In a press conference Tuesday, Hillary Clinton explained that her decision to rely entirely on a single, personal email account to conduct all her business while serving as Secretary of State was "for convenience." She didn't want to carry two mobile email devices, she said, and thought that using a single, privately controlled account would be easier. "At the time," she said, the decision "didn't seem like an issue."
Maybe it wasn't an issue to Clinton, but according to a report in The Wall Street Journal, it did concern some people close to her and her husband:
A private server had obvious advantages. It would give Mrs. Clinton more control over her email, people familiar with her team's reasoning said. Privately, aides of the former president worried that adding her account would make the system a target for hackers. They also weren't aware she would use it for all her official correspondence.
The article goes on to describe the ways in which Hillary Clinton's email was not entirely secure during the time she was using it. But while that's notable, the most interesting thing about the report isn't what it reports about her email security practices. It's that it appears to have come from Bill Clinton's staff.
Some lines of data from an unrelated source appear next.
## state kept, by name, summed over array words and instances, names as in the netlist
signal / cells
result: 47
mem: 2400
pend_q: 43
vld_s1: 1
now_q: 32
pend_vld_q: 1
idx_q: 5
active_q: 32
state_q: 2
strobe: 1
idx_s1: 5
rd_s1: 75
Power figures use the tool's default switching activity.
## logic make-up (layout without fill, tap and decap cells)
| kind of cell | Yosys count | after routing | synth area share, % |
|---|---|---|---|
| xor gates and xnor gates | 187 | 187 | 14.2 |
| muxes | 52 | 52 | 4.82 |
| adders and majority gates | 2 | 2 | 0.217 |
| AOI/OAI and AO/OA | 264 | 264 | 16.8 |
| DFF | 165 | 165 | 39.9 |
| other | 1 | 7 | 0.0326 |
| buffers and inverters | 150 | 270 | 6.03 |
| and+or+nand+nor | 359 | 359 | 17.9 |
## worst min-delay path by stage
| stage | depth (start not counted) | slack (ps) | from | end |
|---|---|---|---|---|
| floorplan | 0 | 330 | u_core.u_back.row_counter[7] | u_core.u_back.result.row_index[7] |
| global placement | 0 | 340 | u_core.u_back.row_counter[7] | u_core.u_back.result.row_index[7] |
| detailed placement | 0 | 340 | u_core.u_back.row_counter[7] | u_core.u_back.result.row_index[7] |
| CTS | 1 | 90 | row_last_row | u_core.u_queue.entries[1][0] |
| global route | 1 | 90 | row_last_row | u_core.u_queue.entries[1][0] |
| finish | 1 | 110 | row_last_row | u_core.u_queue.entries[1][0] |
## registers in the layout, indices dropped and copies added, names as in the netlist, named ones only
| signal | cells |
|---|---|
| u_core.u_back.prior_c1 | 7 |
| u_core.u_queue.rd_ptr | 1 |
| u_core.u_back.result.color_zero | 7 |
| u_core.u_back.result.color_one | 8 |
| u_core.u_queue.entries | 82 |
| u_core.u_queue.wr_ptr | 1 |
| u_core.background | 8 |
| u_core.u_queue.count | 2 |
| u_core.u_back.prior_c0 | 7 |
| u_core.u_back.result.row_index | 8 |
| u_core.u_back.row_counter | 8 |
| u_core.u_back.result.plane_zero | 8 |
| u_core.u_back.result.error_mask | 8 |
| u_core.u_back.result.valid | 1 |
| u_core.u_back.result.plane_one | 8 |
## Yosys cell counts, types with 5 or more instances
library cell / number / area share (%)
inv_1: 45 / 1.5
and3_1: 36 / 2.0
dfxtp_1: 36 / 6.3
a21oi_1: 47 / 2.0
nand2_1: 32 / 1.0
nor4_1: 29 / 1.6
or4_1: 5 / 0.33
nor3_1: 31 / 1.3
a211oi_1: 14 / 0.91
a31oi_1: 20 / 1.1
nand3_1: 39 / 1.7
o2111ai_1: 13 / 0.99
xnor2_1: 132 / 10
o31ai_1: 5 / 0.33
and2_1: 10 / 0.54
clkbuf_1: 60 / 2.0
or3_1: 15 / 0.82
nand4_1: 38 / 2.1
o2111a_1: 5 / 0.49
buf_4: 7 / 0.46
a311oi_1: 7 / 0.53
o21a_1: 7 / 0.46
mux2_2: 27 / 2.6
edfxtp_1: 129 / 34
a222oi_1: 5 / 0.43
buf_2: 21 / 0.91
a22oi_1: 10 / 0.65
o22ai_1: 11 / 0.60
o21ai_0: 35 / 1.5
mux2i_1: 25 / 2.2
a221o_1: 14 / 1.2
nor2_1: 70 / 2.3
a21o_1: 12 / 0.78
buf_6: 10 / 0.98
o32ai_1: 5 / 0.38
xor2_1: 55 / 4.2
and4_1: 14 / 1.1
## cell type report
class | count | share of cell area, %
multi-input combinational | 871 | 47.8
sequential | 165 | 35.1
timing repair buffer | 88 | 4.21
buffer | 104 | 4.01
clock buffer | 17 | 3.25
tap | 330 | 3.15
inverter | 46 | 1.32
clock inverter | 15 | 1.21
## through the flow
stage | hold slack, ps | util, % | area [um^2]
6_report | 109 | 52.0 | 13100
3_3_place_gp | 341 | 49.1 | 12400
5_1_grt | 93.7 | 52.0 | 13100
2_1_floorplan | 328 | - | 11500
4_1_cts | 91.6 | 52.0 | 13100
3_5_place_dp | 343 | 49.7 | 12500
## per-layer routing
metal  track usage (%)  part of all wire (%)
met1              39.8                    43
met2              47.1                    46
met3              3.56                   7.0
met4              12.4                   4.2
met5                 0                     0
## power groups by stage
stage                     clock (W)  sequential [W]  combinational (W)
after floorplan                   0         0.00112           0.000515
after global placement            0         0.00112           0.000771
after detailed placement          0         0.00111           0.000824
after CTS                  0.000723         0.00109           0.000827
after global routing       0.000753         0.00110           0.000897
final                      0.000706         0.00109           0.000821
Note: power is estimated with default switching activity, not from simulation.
### src/rtl/aesbe_pkg.sv
// ----------------------------------------------------------------------------
// AES-128 encryption package
// Shared types, S-box table and GF(2^8) helpers for the byte-serial core.
// ----------------------------------------------------------------------------
package aesbe_pkg;

    localparam int unsigned ROUNDS = 10;

    // Configuration register indexes
    localparam logic CFG_KEY_HIGH = 1'b0;
    localparam logic CFG_KEY_LOW  = 1'b1;

    localparam logic [7:0] SBOX [256] = '{
        8'h63,8'h7c,8'h77,8'h7b,8'hf2,8'h6b,8'h6f,8'hc5,8'h30,8'h01,8'h67,8'h2b,8'hfe,8'hd7,8'hab,8'h76,
        8'hca,8'h82,8'hc9,8'h7d,8'hfa,8'h59,8'h47,8'hf0,8'had,8'hd4,8'ha2,8'haf,8'h9c,8'ha4,8'h72,8'hc0,
        8'hb7,8'hfd,8'h93,8'h26,8'h36,8'h3f,8'hf7,8'hcc,8'h34,8'ha5,8'he5,8'hf1,8'h71,8'hd8,8'h31,8'h15,
        8'h04,8'hc7,8'h23,8'hc3,8'h18,8'h96,8'h05,8'h9a,8'h07,8'h12,8'h80,8'he2,8'heb,8'h27,8'hb2,8'h75,
        8'h09,8'h83,8'h2c,8'h1a,8'h1b,8'h6e,8'h5a,8'ha0,8'h52,8'h3b,8'hd6,8'hb3,8'h29,8'he3,8'h2f,8'h84,
        8'h53,8'hd1,8'h00,8'hed,8'h20,8'hfc,8'hb1,8'h5b,8'h6a,8'hcb,8'hbe,8'h39,8'h4a,8'h4c,8'h58,8'hcf,
        8'hd0,8'hef,8'haa,8'hfb,8'h43,8'h4d,8'h33,8'h85,8'h45,8'hf9,8'h02,8'h7f,8'h50,8'h3c,8'h9f,8'ha8,
        8'h51,8'ha3,8'h40,8'h8f,8'h92,8'h9d,8'h38,8'hf5,8'hbc,8'hb6,8'hda,8'h21,8'h10,8'hff,8'hf3,8'hd2,
        8'hcd,8'h0c,8'h13,8'hec,8'h5f,8'h97,8'h44,8'h17,8'hc4,8'ha7,8'h7e,8'h3d,8'h64,8'h5d,8'h19,8'h73,
        8'h60,8'h81,8'h4f,8'hdc,8'h22,8'h2a,8'h90,8'h88,8'h46,8'hee,8'hb8,8'h14,8'hde,8'h5e,8'h0b,8'hdb,
        8'he0,8'h32,8'h3a,8'h0a,8'h49,8'h06,8'h24,8'h5c,8'hc2,8'hd3,8'hac,8'h62,8'h91,8'h95,8'he4,8'h79,
        8'he7,8'hc8,8'h37,8'h6d,8'h8d,8'hd5,8'h4e,8'ha9,8'h6c,8'h56,8'hf4,8'hea,8'h65,8'h7a,8'hae,8'h08,
        8'hba,8'h78,8'h25,8'h2e,8'h1c,8'ha6,8'hb4,8'hc6,8'he8,8'hdd,8'h74,8'h1f,8'h4b,8'hbd,8'h8b,8'h8a,
        8'h70,8'h3e,8'hb5,8'h66,8'h48,8'h03,8'hf6,8'h0e,8'h61,8'h35,8'h57,8'hb9,8'h86,8'hc1,8'h1d,8'h9e,
        8'he1,8'hf8,8'h98,8'h11,8'h69,8'hd9,8'h8e,8'h94,8'h9b,8'h1e,8'h87,8'he9,8'hce,8'h55,8'h28,8'hdf,
        8'h8c,8'ha1,8'h89,8'h0d,8'hbf,8'he6,8'h42,8'h68,8'h41,8'h99,8'h2d,8'h0f,8'hb0,8'h54,8'hbb,8'h16
    };

    // Control from the sequencer to the data and key paths
    typedef struct packed {
        logic       load;
        logic       sub;
        logic       mix;
        logic       last;
        logic [3:0] cnt;
    } t_ctl;

    function automatic logic [7:0] gf_double(input logic [7:0] x);
        gf_double = {x[6:0], 1'b0} ^ (x[7] ? 8'h1b : 8'h00);
    endfunction

    function automatic logic [31:0] mix_col(input logic [31:0] col);
        logic [7:0] a0, a1, a2, a3, all;
        a0  = col[31:24];
        a1  = col[23:16];
        a2  = col[15:8];
        a3  = col[7:0];
        all = a0 ^ a1 ^ a2 ^ a3;
        mix_col = {a0 ^ all ^ gf_double(a0 ^ a1),
                   a1 ^ all ^ gf_double(a1 ^ a2),
                   a2 ^ all ^ gf_double(a2 ^ a3),
                   a3 ^ all ^ gf_double(a3 ^ a0)};
    endfunction

endpackage
**src/rtl/core/chsd_pkg.sv**
```systemverilog
// Shared types and constants of the canonical Huffman stream decoder.
// Used by the controller, the datapath and the top level; depends on nothing.
package chsd_pkg;

  localparam int MAX_CODE_LEN = 16;
  localparam int MAX_SYMBOLS  = 256;

  // A size byte of zero stands for this alphabet size.
  localparam logic [8:0] SIZE_ZERO_MEANS = 9'h100;
  // The running symbol position saturates at this value.
  localparam logic [8:0] POS_SAT = 9'd511;

  localparam int CL_W   = $clog2(MAX_CODE_LEN + 1);
  localparam int CNT_AW = (MAX_CODE_LEN > 1) ? $clog2(MAX_CODE_LEN) : 1;
  localparam int SYM_AW = $clog2(MAX_SYMBOLS);
  localparam int ACC_W  = MAX_CODE_LEN + 1;
  // First code can grow well past the code bits when counts oversubscribe.
  localparam int FC_W   = MAX_CODE_LEN + 10;

  typedef enum logic [1:0] {
    PH_SIZE   = 2'd0,
    PH_COUNT  = 2'd1,
    PH_SYMS   = 2'd2,
    PH_DECODE = 2'd3
  } phase_t;

  typedef struct packed {
    logic [7:0] data_byte;
    logic       final_byte;
  } in_item_t;

  typedef struct packed {
    logic [7:0] symbol;
    logic       bad_code;
    logic       run_end;
  } out_item_t;

  typedef struct packed {
    logic header;  // process the request on the input port as a header byte
    logic load;    // latch a code byte for bit-serial decoding
    logic step;    // decode one code bit
    logic flush;   // close the byte: push any held result as the run end
  } chsd_cmd_t;

  typedef struct packed {
    logic decoding;  // header is complete, bytes carry code bits
    logic emit;      // the current bit completes a result
    logic pend_v;    // a result is held back until its successor is known
    logic out_free;  // the output register can take a result this cycle
    logic last_bit;  // the current bit is the last of the byte
  } chsd_stat_t;

endpackage

```
**src/rtl/core/canonical_huffman_stream_decoder.sv**
```systemverilog
// Top level of the canonical Huffman stream decoder.
// Instantiates chsd_ctrl and chsd_dp; uses chsd_pkg for types and constants.
//
// Usage: bytes arrive on the in_ channel (valid/ready). Each stream opens with
// a header: a size byte (zero means 256 symbols), one count byte per code
// length starting at length one until the counts reach the size (at most 16),
// then the symbols in canonical order. Every later byte carries eight code
// bits, MSB first. Each decoded symbol leaves on the out_ channel as one
// request; bad_code marks a code that found no symbol, and run_end marks the
// last request produced by an input byte. A byte with final_byte set is
// handled normally, then any partial code is dropped and a new header begins.
//
// Timing: a header byte is taken and the block stays ready for the next byte.
// A code byte is accepted, then decoded in eight bit steps (each one a
// subtract-compare against the first code of the current length), then closed.
// The symbol memory is read with registered data, so each symbol is held back
// and leaves once its successor, or the byte end, is known. A stalled
// receiver holds the output register; the bit steps then wait only when a
// second result would have to pass it.
// Reset empties the result path and returns to the size byte with all code
// counts zero; the symbol memory is not cleared and needs no sweep.
module canonical_huffman_stream_decoder import chsd_pkg::*; (
  input  logic      clk,
  input  logic      rst_n,
  input  logic      in_valid,
  output logic      in_ready,
  input  in_item_t  in_item,
  output logic      out_valid,
  input  logic      out_ready,
  output out_item_t out_item
);

  chsd_cmd_t  cmd;
  chsd_stat_t stat;

  chsd_ctrl u_ctrl (
    .clk      (clk),
    .rst_n    (rst_n),
    .in_valid (in_valid),
    .in_ready (in_ready),
    .stat     (stat),
    .cmd      (cmd)
  );

  chsd_dp u_dp (
    .clk       (clk),
    .rst_n     (rst_n),
    .in_item   (in_item),
    .cmd       (cmd),
    .out_ready (out_ready),
    .stat      (stat),
    .out_valid (out_valid),
    .out_item  (out_item)
  );

  // An invalid code always carries symbol zero.
  a_bad_is_zero: assert property (@(posedge clk) disable iff (!rst_n)
    (out_valid && out_item.bad_code) |-> (out_item.symbol == 8'd0))
    else $error("bad_code result with nonzero symbol");

  // The controller issues at most one command per cycle.
  a_one_cmd: assert property (@(posedge clk) disable iff (!rst_n)
    $onehot0({cmd.header, cmd.load, cmd.step, cmd.flush}))
    else $error("more than one datapath command in a cycle");

  // A code byte keeps the input closed while its bits are decoded.
  a_busy_after_load: assert property (@(posedge clk) disable iff (!rst_n)
    (in_valid && in_ready && stat.decoding) |=> !in_ready)
    else $error("input reopened right after a code byte");

  // A flush never leaves a result held back.
  a_flush_empties: assert property (@(posedge clk) disable iff (!rst_n)
    cmd.flush |=> !stat.pend_v)
    else $error("held result survived the end of a byte");

endmodule

```
**src/rtl/core/chsd_ctrl.sv**
```systemverilog
// Controller of the canonical Huffman stream decoder: sequences byte intake,
// the eight bit steps of a code byte and the closing flush. Uses chsd_pkg.
module chsd_ctrl import chsd_pkg::*; (
  input  logic       clk,
  input  logic       rst_n,
  input  logic       in_valid,
  output logic       in_ready,
  input  chsd_stat_t stat,
  output chsd_cmd_t  cmd
);

  typedef enum logic [2:0] {
    S_IDLE  = 3'b001,
    S_BIT   = 3'b010,
    S_FLUSH = 3'b100
  } state_t;

  state_t state_r, state_nxt;
  logic   stall;

  // A new result may only be made when the held one can move on.
  assign stall = stat.emit && stat.pend_v && !stat.out_free;

  always_comb begin
    state_nxt = state_r;
    cmd       = '0;
    in_ready  = 1'b0;
    unique case (state_r)
      S_IDLE: begin
        in_ready = 1'b1;
        if (in_valid) begin
          if (stat.decoding) begin
            cmd.load  = 1'b1;
            state_nxt = S_BIT;
          end else begin
            cmd.header = 1'b1;
          end
        end
      end
      S_BIT: begin
        if (!stall) begin
          cmd.step = 1'b1;
          if (stat.last_bit) begin
            state_nxt = S_FLUSH;
          end
        end
      end
      S_FLUSH: begin
        if (!stat.pend_v || stat.out_free) begin
          cmd.flush = 1'b1;
          state_nxt = S_IDLE;
        end
      end
      default: begin
        state_nxt = S_IDLE;
      end
    endcase
  end

  always_ff @(posedge clk) begin
    if (!rst_n) begin
      state_r <= S_IDLE;
    end else begin
      state_r <= state_nxt;
    end
  end

endmodule

```
**src/rtl/core/chsd_dp.sv**
```systemverilog
// Datapath of the canonical Huffman stream decoder: header registers, code
// count table, symbol memory, bit-serial code matcher and result registers.
// Uses chsd_pkg; driven by chsd_ctrl commands.
module chsd_dp import chsd_pkg::*; (
  input  logic       clk,
  input  logic       rst_n,
  input  in_item_t   in_item,
  input  chsd_cmd_t  cmd,
  input  logic       out_ready,
  output chsd_stat_t stat,
  output logic       out_valid,
  output out_item_t  out_item
);

  phase_t                phase_r, phase_nxt;
  logic [8:0]            asize_r, asize_nxt;
  logic [8:0]            hprog_r, hprog_nxt;
  logic [CL_W-1:0]       cidx_r, cidx_nxt;
  logic [7:0]            counts_r [MAX_CODE_LEN];
  logic [7:0]            counts_nxt [MAX_CODE_LEN];
  logic [ACC_W-1:0]      acc_r, acc_nxt;
  logic [FC_W-1:0]       fc_r, fc_nxt;
  logic [8:0]            pos_r, pos_nxt;
  logic [CL_W-1:0]       clen_r, clen_nxt;
  logic [7:0]            byte_r, byte_nxt;
  logic [2:0]            bitcnt_r, bitcnt_nxt;
  logic                  last_r, last_nxt;
  logic                  pend_v_r, pend_v_nxt;
  logic                  pend_bad_r, pend_bad_nxt;
  logic                  out_valid_r, out_valid_nxt;
  out_item_t             out_r, out_nxt;
  logic [7:0]            rd_r;
  logic [7:0]            sym_mem [MAX_SYMBOLS];

  logic [7:0]            cnt;
  logic [ACC_W-1:0]      acc_sh;
  logic [FC_W-1:0]       fc_sh;
  logic [FC_W-1:0]       diff;
  logic                  hit;
  logic [9:0]            idx;
  logic                  good;
  logic [9:0]            pos_sum;
  logic [CL_W-1:0]       clen_inc;
  logic                  timeout;
  logic                  emit;
  logic                  push;
  logic                  rd_en;
  logic                  sym_we;
  logic [8:0]            size_val;
  logic [9:0]            hp_sum;

  // One bit of the canonical match: shift in the bit, compare against the
  // first code of the current length.
  always_comb begin
    cnt      = (clen_r < CL_W'(MAX_CODE_LEN)) ? counts_r[clen_r[CNT_AW-1:0]] : 8'd0;
    acc_sh   = {acc_r[ACC_W-2:0], byte_r[7]};
    fc_sh    = {fc_r[FC_W-2:0], 1'b0};
    diff     = FC_W'(acc_sh) - fc_sh;
    hit      = (FC_W'(acc_sh) >= fc_sh) && (diff < FC_W'(cnt));
    idx      = {1'b0, pos_r} + {2'b00, diff[7:0]};
    good     = idx < {1'b0, asize_r};
    pos_sum  = {1'b0, pos_r} + {2'b00, cnt};
    clen_inc = clen_r + CL_W'(1);
    timeout  = !hit && (clen_inc >= CL_W'(MAX_CODE_LEN));
    emit     = hit || timeout;
  end

  assign rd_en  = cmd.step && hit && good;
  assign push   = pend_v_r && ((cmd.step && emit) || cmd.flush);
  assign sym_we = cmd.header && (phase_r == PH_SYMS) && (hprog_r < 9'(MAX_SYMBOLS));

  always_comb begin
    phase_nxt    = phase_r;
    asize_nxt    = asize_r;
    hprog_nxt    = hprog_r;
    cidx_nxt     = cidx_r;
    counts_nxt   = counts_r;
    acc_nxt      = acc_r;
    fc_nxt       = fc_r;
    pos_nxt      = pos_r;
    clen_nxt     = clen_r;
    byte_nxt     = byte_r;
    bitcnt_nxt   = bitcnt_r;
    last_nxt     = last_r;
    pend_v_nxt   = pend_v_r;
    pend_bad_nxt = pend_bad_r;
    size_val     = 9'd0;
    hp_sum       = 10'd0;

    if (cmd.header) begin
      unique case (phase_r)
        PH_SIZE: begin
          size_val = (in_item.data_byte == 8'd0) ? SIZE_ZERO_MEANS
                                                 : {1'b0, in_item.data_byte};
          if (size_val > 9'(MAX_SYMBOLS)) begin
            size_val = 9'(MAX_SYMBOLS);
          end
          asize_nxt = size_val;
          for (int i = 0; i < MAX_CODE_LEN; i++) begin
            counts_nxt[i] = 8'd0;
          end
          hprog_nxt = 9'd0;
          cidx_nxt  = '0;
          phase_nxt = PH_COUNT;
        end
        PH_COUNT: begin
          if (cidx_r < CL_W'(MAX_CODE_LEN)) begin
            counts_nxt[cidx_r[CNT_AW-1:0]] = in_item.data_byte;
          end
          cidx_nxt = cidx_r + CL_W'(1);
          hp_sum   = {1'b0, hprog_r} + {2'b00, in_item.data_byte};
          if (hp_sum >= {1'b0, asize_r} || cidx_nxt >= CL_W'(MAX_CODE_LEN)) begin
            hprog_nxt = 9'd0;
            phase_nxt = PH_SYMS;
          end else begin
            hprog_nxt = hp_sum[8:0];
          end
        end
        PH_SYMS: begin
          hprog_nxt = hprog_r + 9'd1;
          if (hprog_nxt >= asize_r) begin
            phase_nxt = PH_DECODE;
            acc_nxt   = ACC_W'(1);
            fc_nxt    = FC_W'(1);
            pos_nxt   = 9'd0;
            clen_nxt  = '0;
          end
        end
        default: begin
          phase_nxt = phase_r;
        end
      endcase
    end

    if (cmd.load) begin
      byte_nxt   = in_item.data_byte;
      last_nxt   = in_item.final_byte;
      bitcnt_nxt = 3'd0;
    end

    if (cmd.step) begin
      byte_nxt   = {byte_r[6:0], 1'b0};
      bitcnt_nxt = bitcnt_r + 3'd1;
      if (emit) begin
        pend_v_nxt   = 1'b1;
        pend_bad_nxt = !(hit && good);
        acc_nxt      = ACC_W'(1);
        fc_nxt       = FC_W'(1);
        pos_nxt      = 9'd0;
        clen_nxt     = '0;
      end else begin
        acc_nxt  = acc_sh;
        fc_nxt   = fc_sh + FC_W'(cnt);
        pos_nxt  = (pos_sum > {1'b0, POS_SAT}) ? POS_SAT : pos_sum[8:0];
        clen_nxt = clen_inc;
      end
    end

    if (cmd.flush) begin
      pend_v_nxt = 1'b0;
    end

    // The last byte of a stream drops any partial code and rearms the header.
    if ((cmd.header && in_item.final_byte) || (cmd.flush && last_r)) begin
      phase_nxt = PH_SIZE;
      hprog_nxt = 9'd0;
      cidx_nxt  = '0;
      acc_nxt   = ACC_W'(1);
      fc_nxt    = FC_W'(1);
      pos_nxt   = 9'd0;
      clen_nxt  = '0;
    end
  end

  always_comb begin
    out_nxt       = out_r;
    out_valid_nxt = out_valid_r;
    if (push) begin
      out_nxt.symbol   = pend_bad_r ? 8'd0 : rd_r;
      out_nxt.bad_code = pend_bad_r;
      out_nxt.run_end  = cmd.flush;
      out_valid_nxt    = 1'b1;
    end else if (out_ready) begin
      out_valid_nxt = 1'b0;
    end
  end

  always_ff @(posedge clk) begin
    if (!rst_n) begin
      phase_r     <= PH_SIZE;
      asize_r     <= 9'd0;
      hprog_r     <= 9'd0;
      cidx_r      <= '0;
      acc_r       <= ACC_W'(1);
      fc_r        <= FC_W'(1);
      pos_r       <= 9'd0;
      clen_r      <= '0;
      bitcnt_r    <= 3'd0;
      last_r      <= 1'b0;
      pend_v_r    <= 1'b0;
      out_valid_r <= 1'b0;
      for (int i = 0; i < MAX_CODE_LEN; i++) begin
        counts_r[i] <= 8'd0;
      end
    end else begin
      phase_r     <= phase_nxt;
      asize_r     <= asize_nxt;
      hprog_r     <= hprog_nxt;
      cidx_r      <= cidx_nxt;
      acc_r       <= acc_nxt;
      fc_r        <= fc_nxt;
      pos_r       <= pos_nxt;
      clen_r      <= clen_nxt;
      bitcnt_r    <= bitcnt_nxt;
      last_r      <= last_nxt;
      pend_v_r    <= pend_v_nxt;
      out_valid_r <= out_valid_nxt;
      counts_r    <= counts_nxt;
    end
  end

  always_ff @(posedge clk) begin
    byte_r     <= byte_nxt;
    pend_bad_r <= pend_bad_nxt;
    out_r      <= out_nxt;
  end

  always_ff @(posedge clk) begin
    if (sym_we) begin
      sym_mem[hprog_r[SYM_AW-1:0]] <= in_item.data_byte;
    end
  end

  always_ff @(posedge clk) begin
    if (rd_en) begin
      rd_r <= sym_mem[idx[SYM_AW-1:0]];
    end
  end

  always_comb begin
    stat.decoding = (phase_r == PH_DECODE);
    stat.emit     = emit;
    stat.pend_v   = pend_v_r;
    stat.out_free = !out_valid_r || out_ready;
    stat.last_bit = (bitcnt_r == 3'd7);
  end

  assign out_valid = out_valid_r;
  assign out_item  = out_r;

endmodule
```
That's not a great sign for Hillary Clinton's candidacy, and it's the sort of thing that ought to worry Democrats who, as The New York Times notes in a lengthy analysis today, have basically put an all-in bet on the former Secretary of State.
And, indeed, it does appear that some Democrats are concerned about her campaign. "Senior Democrats are increasingly worried that Hillary Rodham Clinton is not ready to run for president, fearing that the clumsy and insular handling of the nine-day fracas over her private e-mails was a warning sign about the campaign expected to launch next month," reads the intro to The Washington Post's big Hillary Clinton report today.
You can read too much into these reports; Democrats aren't giving up on Hillary Clinton, and most remains publicly supportive of her. She remains the prohibitive favorite to win the party's nomination. But they suggest that Democrats, who not long ago seemed confident that she would win in a walk, may be growing a little bit nervous about Clinton's candidacy, and the lack of anyone strong enough to take her place should she truly falter. As Democratic donor Sarah Kovner told The New York Times, "There is no one else — she's the whole plan."
Yet even her defenders are realizing that it's a plan with real drawbacks. For example, take this passage from The Post's report:
Last week, supporters in Congress and others were willing to go on cable television to defend Clinton on the e-mails but were puzzled when her aides did not provide talking points or other information that might help them, according to Clinton allies. "A lot of people were flying blind," said one Democratic ally who spoke on the condition of anonymity to comment candidly. Requests for information "were met with dead silence" from Clinton's team, this person said. "This shows they have a long way to go until their organization is ready for prime time."
This suggests that Clinton's campaign apparatus still has weaknesses; remember, her team has known about that the email issue was looming since at least last August. She's had plenty of time to prepare a response. More than that however, it suggests that Clinton and her team are not going out of their way to make life easier for their allies, even while expecting them to stand by her publicly. No wonder her fellow Democrats are getting nervous.